Jean de Murat du Cros was a French cardinal of the Catholic Church. He became the Bishop of Limoges (1347–1371). He was a leader in what became the Great Schism within Western Christianity.

He was born on an unknown date in the Chateau of Calimafort, in the Province of Limousin, the son of Aymar de Murat de Cros, a nobleman of Auvergnat extraction, and of Marie de Montclar. His brother was Pierre de Murat de Cros who became a monk and later the Archbishop of Arles.

Murat de Cros obtained a doctorate in the law and received Holy Orders, after which he became the prior of a community of secular canons serving a rural church in the Archdiocese of Bourges.

Shortly after a relative was elected as Pope Gregory XI, Murat de Cros became the new pope's cardinal-nephew and was made cardinal-priest of the Basilica of Santi Nereo e Achilleo on 30 May 1371. Then, he became grand penitentiary (1373) and cardinal-bishop of Palestrina (28 September 1376). His brother became the head of the Papal Treasury, in which office he administered the finances of the Holy See.

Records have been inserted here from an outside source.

## ./design.v

```verilog
module enemy_updater(clock, reset,
                     start, done,
                     grid_x, grid_y, grid_out, grid_write, grid_in);
    input clock;
    input reset;
    input start;
    output done;
    output [5:0] grid_x;
    output [4:0] grid_y;
    input [2:0] grid_out;
    output grid_write;
    output [2:0] grid_in;
    wire increment_grid_counter, check_possible_position, draw_new_position, erase_last_position, get_next_position, check_if_enemy, reset_counters;
    wire is_enemy, can_goto_new_position, grid_counter_max, update_enemy_start;
    _enemy_updater_fsm euf0(.clock(clock),
                            .reset(reset),
                            .start(start),
                            .done(done),
                            .increment_grid_counter(increment_grid_counter),
                            .check_possible_position(check_possible_position),
                            .draw_new_position(draw_new_position),
                            .erase_last_position(erase_last_position),
                            .get_next_position(get_next_position),
                            .check_if_enemy(check_if_enemy),
                            .reset_counters(reset_counters),
                            .is_enemy(is_enemy),
                            .can_goto_new_position(can_goto_new_position),
                            .grid_counter_max(grid_counter_max),
                            .update_enemy_start(update_enemy_start));
    _enemy_updater_datapath eud0(.clock(clock),
                                 .reset(reset),
                                 .grid_x(grid_x),
                                 .grid_y(grid_y),
                                 .grid_out(grid_out),
                                 .grid_write(grid_write),
                                 .grid_in(grid_in),
                                 .increment_grid_counter(increment_grid_counter),
                                 .check_possible_position(check_possible_position),
                                 .draw_new_position(draw_new_position),
                                 .erase_last_position(erase_last_position),
                                 .get_next_position(get_next_position),
                                 .check_if_enemy(check_if_enemy),
                                 .reset_counters(reset_counters),
                                 .is_enemy(is_enemy),
                                 .can_goto_new_position(can_goto_new_position),
                                 .grid_counter_max(grid_counter_max),
                                 .update_enemy_start(update_enemy_start));
endmodule
module _enemy_updater_fsm(clock, reset,
                          start, done,
                          increment_grid_counter, check_possible_position, draw_new_position, erase_last_position, get_next_position, check_if_enemy, reset_counters,
                          is_enemy, can_goto_new_position, grid_counter_max, update_enemy_start);
    input clock, reset;
    input start;
    output done;
    output increment_grid_counter, check_possible_position, draw_new_position, erase_last_position, get_next_position, check_if_enemy, reset_counters;
    input is_enemy, can_goto_new_position, grid_counter_max, update_enemy_start;
    reg [3:0] state;
    localparam WAIT                    = 4'd0,
               INITIALIZE              = 4'd1,
               ENEMY_CAN_BE_CHECKED    = 4'd10,
               CHECK_IF_ENEMY          = 4'd2,
               GET_NEXT_POSITION       = 4'd3,
               CHECK_POSSIBLE_POSITION = 4'd4,
               DRAW_NEW_POSITION       = 4'd5,
               ERASE_LAST_POSITION     = 4'd6,
               CHECK_DONE              = 4'd7,
               INCREMENT               = 4'd8,
               DONE                    = 4'd9,
               DUMMY1                  = 4'd11,
               DUMMY2                  = 4'd12,
               DUMMY3                  = 4'd13,
               DUMMY4                  = 4'd14;
    always @(posedge clock) begin
        if (reset)
            state <= WAIT;
        else begin
            case (state)
                WAIT:                    state <= start ? ENEMY_CAN_BE_CHECKED : WAIT;
                ENEMY_CAN_BE_CHECKED:    state <= update_enemy_start ? INITIALIZE : DONE;
                INITIALIZE:              state <= CHECK_IF_ENEMY;
                CHECK_IF_ENEMY:          state <= DUMMY1;
                DUMMY1:                  state <= is_enemy ? GET_NEXT_POSITION : CHECK_DONE;
                GET_NEXT_POSITION:       state <= CHECK_POSSIBLE_POSITION;
                CHECK_POSSIBLE_POSITION: state <= DUMMY2;
                DUMMY2:                  state <= can_goto_new_position ? DRAW_NEW_POSITION : CHECK_DONE;
                DRAW_NEW_POSITION:       state <= DUMMY3;
                DUMMY3:                  state <= ERASE_LAST_POSITION;
                ERASE_LAST_POSITION:     state <= DUMMY4;
                DUMMY4:                  state <= CHECK_DONE;
                CHECK_DONE:              state <= grid_counter_max ? DONE : INCREMENT;
                INCREMENT:               state <= CHECK_IF_ENEMY;
                DONE:                    state <= WAIT;
                default:                 state <= WAIT;
            endcase
        end
    end
    assign increment_grid_counter = state == INCREMENT;
    assign check_possible_position = state == CHECK_POSSIBLE_POSITION | state == DUMMY2;
    assign get_next_position = state == GET_NEXT_POSITION;
    assign check_if_enemy = state == CHECK_IF_ENEMY | state == DUMMY1;
    assign draw_new_position = state == DRAW_NEW_POSITION | state == DUMMY3;
    assign erase_last_position = state == ERASE_LAST_POSITION | state == DUMMY4;
    assign reset_counters = state == INITIALIZE;
    assign done = state == DONE;
endmodule
module _enemy_updater_datapath(clock, reset,
                               grid_x, grid_y, grid_out, grid_write, grid_in,
                               increment_grid_counter, check_possible_position, draw_new_position, erase_last_position, get_next_position, check_if_enemy, reset_counters,
                               is_enemy, can_goto_new_position, grid_counter_max, update_enemy_start);
     input clock, reset;
     output reg [5:0] grid_x;
     output reg [4:0] grid_y;
     input [2:0] grid_out;  
     output reg grid_write;
     output reg [2:0] grid_in;
     input increment_grid_counter, check_possible_position, draw_new_position, erase_last_position, get_next_position, check_if_enemy, reset_counters;
     output reg is_enemy, can_goto_new_position, update_enemy_start;
     output grid_counter_max;
     reg [31:0] check_counter;
     always @(posedge clock) begin
       if (reset_counters | reset) begin
          update_enemy_start <= 0;
          check_counter <= 32'd200000;
       end
       if (check_counter != 32'b0)
          begin
              check_counter <= check_counter - 32'b1;
          end
       else begin
          update_enemy_start <= 1;
       end
     end
     reg [1:0] direction_counter;
     always @(posedge clock) begin
        if (direction_counter == 2'd3)
            direction_counter <= 2'd0;
        else
            direction_counter <= direction_counter + 1;
     end
     reg [5:0] curr_grid_x;
     reg [4:0] curr_grid_y;
     reg [5:0] next_grid_x;
     reg [4:0] next_grid_y;
     reg [2:0] grid_access;
     always @(posedge clock) begin
         if (check_possible_position)
             grid_access <= 3'd0;
         else if (draw_new_position)
             grid_access <= 3'd1;
         else if (erase_last_position)
             grid_access <= 3'd2;
         else if (check_if_enemy)
             grid_access <= 3'd3;
         else
             grid_access <= 3'd4;
     end
     always @(posedge clock) begin
         case (grid_access)
             3'd0: begin  
               grid_x <= next_grid_x;
               grid_y <= next_grid_y;
               grid_write <= 0;
               grid_in <= 0;
             end
             3'd1: begin  
               grid_x <= next_grid_x;
               grid_y <= next_grid_y;
               grid_write <= 1;
               grid_in <= 3'd4;
             end
             3'd2: begin  
               grid_x <= curr_grid_x;
               grid_y <= curr_grid_y;
               grid_write <= 1;
               grid_in <= 3'd0;
             end
             3'd3: begin  
               grid_x <= curr_grid_x;
               grid_y <= curr_grid_y;
	       grid_write <= 0;
             end
             default: begin  
               grid_write <= 0;
             end
        endcase
     end
     always @(posedge clock) begin
         if (reset_counters | reset) begin
             curr_grid_x <= 6'b0;
             curr_grid_y <= 5'b0;
         end
         else if (increment_grid_counter) begin
             if (x_at_max) begin
                 curr_grid_x <= 0;
                 curr_grid_y <= curr_grid_y + 1;
             end
             else
                 curr_grid_x <= curr_grid_x + 1;
         end
         else if (check_if_enemy) begin
           is_enemy <= grid_out == 3'd4;
         end
         else if (get_next_position) begin
           if (direction_counter == 2'd0) begin
             next_grid_x <= curr_grid_x;
             next_grid_y <= curr_grid_y - 1;
           end
           if (direction_counter == 2'd1) begin
             next_grid_x <= curr_grid_x + 1;
             next_grid_y <= curr_grid_y;
           end
           if (direction_counter == 2'd2) begin
             next_grid_x <= curr_grid_x;
             next_grid_y <= curr_grid_y + 1;
           end
           if (direction_counter == 2'd3) begin
             next_grid_x <= curr_grid_x - 1;
             next_grid_y <= curr_grid_y;
           end
         end
         else if (check_possible_position) begin
           can_goto_new_position <= grid_out == 3'd0;
         end
     end
     assign grid_counter_max = x_at_max & y_at_max;
     wire x_at_max;
     wire y_at_max;
     assign x_at_max = curr_grid_x == 6'd39;
     assign y_at_max = curr_grid_y == 5'd29;
endmodule
```
`./design.v`:
```
module draw_player(clock, reset,
                   start, done,
                   x, y,
                   vga_x, vga_y, vga_colour, vga_write);
    input clock;
    input reset;
    input start;
    output done;
    input [13:0] x;
    input [12:0] y;
    output [7:0] vga_x;
    output [6:0] vga_y;
    output [17:0] vga_colour;
    output vga_write;
    wire load, reset_counter, increment_counter, add_offset, counter_at_max;
    _draw_player_fsm dpf0 (.clock(clock),
                           .reset(reset),
                           .start(start),
                           .done(done),
                           .vga_write(vga_write),
                           .load(load),
                           .reset_counter(reset_counter),
                           .increment_counter(increment_counter),
                           .add_offset(add_offset),
                           .counter_at_max(counter_at_max));
    _draw_player_datapath dpd0 (.clock(clock),
                                .reset(reset),
                                .x(x),
                                .y(y),
                                .vga_x(vga_x),
                                .vga_y(vga_y),
                                .vga_colour(vga_colour),
                                .load(load),
                                .reset_counter(reset_counter),
                                .increment_counter(increment_counter),
                                .add_offset(add_offset),
                                .counter_at_max(counter_at_max));
endmodule
module _draw_player_fsm(clock, reset,
                        start, done,
                        load, reset_counter, increment_counter, add_offset, vga_write, counter_at_max);
    input clock;
    input reset;
    input start;
    output done;
    output load;
    output reset_counter;
    output increment_counter;
    output add_offset;
    output vga_write;
    input counter_at_max;
    reg [2:0] state;
    localparam WAIT       = 3'd0,
               INITIALIZE = 3'd1,
               ADD_OFFSET = 3'd2,
               WRITE_VGA  = 3'd3,
               INCREMENT  = 3'd4,
               DONE       = 3'd5;
    always @(posedge clock) begin
        if (reset)
            state <= WAIT;
        else begin
            case (state)
                WAIT:        state <= start ? INITIALIZE : WAIT;
                INITIALIZE:  state <= ADD_OFFSET;
                ADD_OFFSET:  state <= WRITE_VGA;
                WRITE_VGA:   state <= counter_at_max ? DONE : INCREMENT;
                INCREMENT:   state <= ADD_OFFSET;
                DONE:        state <= WAIT;
                default:     state <= WAIT;
            endcase
        end
    end
    assign load = state == INITIALIZE;
    assign reset_counter = state == INITIALIZE;
    assign add_offset = state == ADD_OFFSET;
    assign vga_write = state == WRITE_VGA;
    assign increment_counter = state == INCREMENT;
    assign done = state == DONE;
endmodule
module _draw_player_datapath(clock, reset,
                             x, y,
                             vga_x, vga_y, vga_colour,
                             load, reset_counter, increment_counter, add_offset, counter_at_max);
    input clock;
    input reset;
    input [13:0] x;
    input [12:0] y;
    output [7:0] vga_x;
    output [6:0] vga_y;
    output [17:0] vga_colour;
    input load;
    input reset_counter;
    input increment_counter;
    input add_offset;
    output counter_at_max;
    reg [7:0] x_base;
    reg [6:0] y_base;
    reg [7:0] vga_x;
    reg [6:0] vga_y;
    reg [17:0] vga_colour;
    reg [1:0] counter;
    wire x_offset;
    wire y_offset;
    assign x_offset = counter[0];
    assign y_offset = counter[1];
    always @(posedge clock) begin
        if (reset) begin
            x_base <= 8'b0;
            y_base <= 7'b0;
            vga_x <= 8'b0;
            vga_y <= 7'b0;
            vga_colour <= 18'b0;
        end
        else begin
            if (load) begin
              x_base <= x[13:6];
              y_base <= y[12:6];
              vga_colour <= 18'b000111000111000111;
            end
            if (add_offset) begin
                vga_x <= x_base + {7'b0, x_offset};
                vga_y <= y_base + {6'b0, y_offset};
            end
        end
    end
    always @(posedge clock) begin
        if (reset_counter | reset) begin
            counter <= 2'b0;
        end
        else if (increment_counter) begin
            counter <= counter + 1;
        end
    end
    assign counter_at_max = &counter;
endmodule
```
`./run.sh`:
```
#!/bin/bash
# OpenROAD 26Q1-2900-gdf79404cd8, Yosys 0.63+post, stock flow scripts
make -C /OpenROAD-flow-scripts/flow DESIGN_CONFIG=/design/flow/config.mk WORK_HOME=/design/flow/orfs finish
```
`./config.mk`:
```
export PLATFORM = sky130hd
export DESIGN_NAME = draw_player
export DESIGN_NICKNAME = draw_player
export VERILOG_FILES = /design/flow/design.v
export SDC_FILE = /design/flow/constraint.sdc
export NUM_CORES = 4
export LEC_CHECK = 1
export CORE_UTILIZATION = 30
```
`./constraint.sdc`:
```
current_design draw_player

set clk_period 1.7
set clk_io_pct 0.2

create_clock -name clk0 -period $clk_period [get_ports {clock}]

set non_clock_inputs [all_inputs -no_clocks]
set_input_delay [expr $clk_period * $clk_io_pct] -clock clk0 $non_clock_inputs
set_output_delay [expr $clk_period * $clk_io_pct] -clock clk0 [all_outputs]
```
==> impl_metrics.ini <==
; flow metrics
[route]
num_vias = 1199
num_antenna_cells = 0
routedWlPerCell_um = 11.1
ant_nets = 0
drt-pass1-iter-count = 4
drt-initial-drc-count = 72
vias_per_cell = 4.27
wirelength_um = 3120
route.detailed.drc = 0

[placed_design]
io_buffers = 43
placed_cells = 274
pre_cts_ws_ns = 0.0734
place_congestion = 0.755
post-dp-hpwl_um = 2060
dpl_cell_area_um2 = 2080

[cts]
cts_tree = built
clock_sinks = 39
cts_made_buffers = 5
cts_buffer_depth = 2
cts.repair.resized = 0
clock_latency_ns = 0.28
postCtsHoldBufs = 0
clockRootBuffer = clkbuf_8
post_cts_buffers = 0
clkTransAtPathRegs_ns = 0.08
cts_htree_levels = 2

[die]
die_y_um = 76.5
io_pins = 65
core_area_um2 = 5240
dieArea_um2 = 5850
fp.dieW_um = 76.5
row_count = 26
initial_core_util = 0.318

[cells_and_area]
layout-drive-gt1-share = 0.0664
area_growth_pct = 30.2
finalInstanceArea_um2 = 2170
final_cells = 281

[critical_path]
worstSetupPathType = register to register
arrival_ns = 1.76
crit_required_ns = 1.90
startpoint_type = register
cp-end-kind = register
cp_max_fo = 3

[global_routing]
grt_max_degree = 39
grt_pass1_wl_um = 5260
antenna_found_initial = 0
grt.total_usage = 0.113
grt-ovfl-total = 0
grt_pass1_vias = 1114

[synth]
synth_chip_area_um2 = 1670
avgSynthCellArea_um2 = 9.52
ys.flops = 39
postSynthSeqShare = 0.469
ys_cells = 175
yosysWarnings = 2
common_cells = 39 x dfxtp_1, 35 x nor2_1, 20 x mux2i_1, 17 x buf_4
synth_area_um2 = 1670
edf_count = 0
synth.distinct_cells = 26
ys_top_cells_by_area = dfxtp_1 47%, mux2i_1 12%, nor2_1 7.9%
syn_inst = 175
top_area_cell = dfxtp_1
synthFlopType = dfxtp_1
most_common_cell = dfxtp_1
synthArstFlopShare = 0
netlist.area_leader.share = 0.469

[run]
cap_violations = 0
tool_warnings = 37

[final_timing]
fmax_ghz = 0.642
final_max_slew_viol_count = 0
grt_setup_unrepaired = false
final.setup.worst_slack_ns = 0.143
setup_viol = 0
post-route-min-period_ns = 1.56
hold_viol = 0
finClkSkew_ns = 0.00650
finalCritPeriodShare = 0.916
finalSetupTns_ns = 0

[power]
p_per_area_nw_per_um2 = 825
switching_share = 0.225
clockPowerShare = 0.352
power_leakage_nw = 0.799
ir_worst_vdd_mv = 0.392
p_comb_frac = 0.102
finalPower_mw = 1.79
seqPwrFrac = 0.547
p_int_mw = 1.39
p_sw_uw = 403

[min_path]
holdCritPathClass = register to register

[outcome]
status = complete, no violations
==> logic make-up after synthesis <==
family	count (synthesis)	synth area share
buffers and inverters	30	0.109
flip-flops	39	0.469
AND-OR/OR-AND	17	0.0729
XOR/XNOR	7	0.0368
adder cells (fa/ha/maj)	5	0.0376
AND/OR/NAND/NOR	56	0.153
other	1	0.00225
multiplexers	20	0.120
==> metrics by stage <==
step,hold slack [ns],util
2_1_floorplan,0.393,-
3_3_place_gp,0.427,0.397
3_5_place_dp,0.427,0.397
4_1_cts,0.437,0.413
5_1_grt,0.470,0.414
6_report,0.438,0.414
==> worst max-delay path, stage by stage (launching register included) <==
cell	delay, ns
dfxtp_1	0.36
ha_1	0.19
ha_2	0.20
nand3_1	0.13
or3_1	0.36
a311oi_1	0.23
==> state kept, by name, summed over array words and instances (netlist names) <==
register         cells
dpd0.counter         2
dpd0.vga_colour      1
dpd0.vga_x           8
dpd0.vga_y           7
dpd0.x_base          8
dpd0.y_base          7
dpf0.state           6
==> layout make-up <==
type                            instances  area [um2]
Multi-Input combinational cell        114         736
Sequential cell                        39         782
Tap cell                               70        87.6
Clock buffer                            6        82.6
Clock inverter                          1        5.00
Timing Repair Buffer                   47         460
Fill cell                             527        3070
Inverter                                4        15.0
==> path summary, 6_finish.rpt <==
path / start / to / slack [ns] / depth (start not counted)
setup / recovery: dpd0.counter[1]$_SDFFE_PP0P_ / dpd0.vga_y[6]$_SDFFE_PP0P_ / 0.14 / 5
hold / removal: dpf0.state[0]$_DFF_P_ / dpf0.state[3]$_DFF_P_ / 0.44 / 2
setup reg to reg: dpd0.counter[1]$_SDFFE_PP0P_ / dpd0.vga_y[6]$_SDFFE_PP0P_ / 0.14 / 5
hold reg to reg: dpf0.state[0]$_DFF_P_ / dpf0.state[3]$_DFF_P_ / 0.44 / 2
==> cells in the final DEF, fill, tap and decap left out <==
master	n
o211ai_1	1
a311oi_1	4
nand2_1	4
nand3_1	6
a211oi_1	6
buf_4	4
and3b_1	1
clkinv_2	1
dfxtp_2	1
nor3b_1	1
ha_1	4
nand4_2	1
clkbuf_8	6
nor2_1	35
or3_1	4
xnor2_1	3
clkdlybuf4s50_1	43
o311ai_0	1
dfxtp_1	38
xor2_1	4
or4_1	1
mux2i_1	20
nand2b_1	1
conb_1	9
ha_2	1
o21ai_0	5
inv_1	4
nor3_1	2
==> metal layers <==
layer  share of wire  track usage  vias up
met5               0            0        -
met4           0.012       0.0192        0
met3           0.038       0.0231        5
met2            0.42        0.164       28
met1            0.53        0.178      528
li1                -            -      638
==> power groups by stage <==
stage	clock network (mW)	registers [mW]	logic, mW
CTS	0.644	0.977	0.185
global route	0.687	0.983	0.204
finish	0.629	0.977	0.182
No activity file was given, so power comes from the tool's default toggle rates.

After the death of Pope Gregory, Murat de Cros initially supported the election of Pope Urban VI in the subsequent papal conclave during April 1378. Shortly thereafter, however, under the leadership of his brother, he adhered to the obedience of Antipope Clement VII and served as his legate in France.

He died in Avignon on 21 November 1383 and was buried in the cathedral there.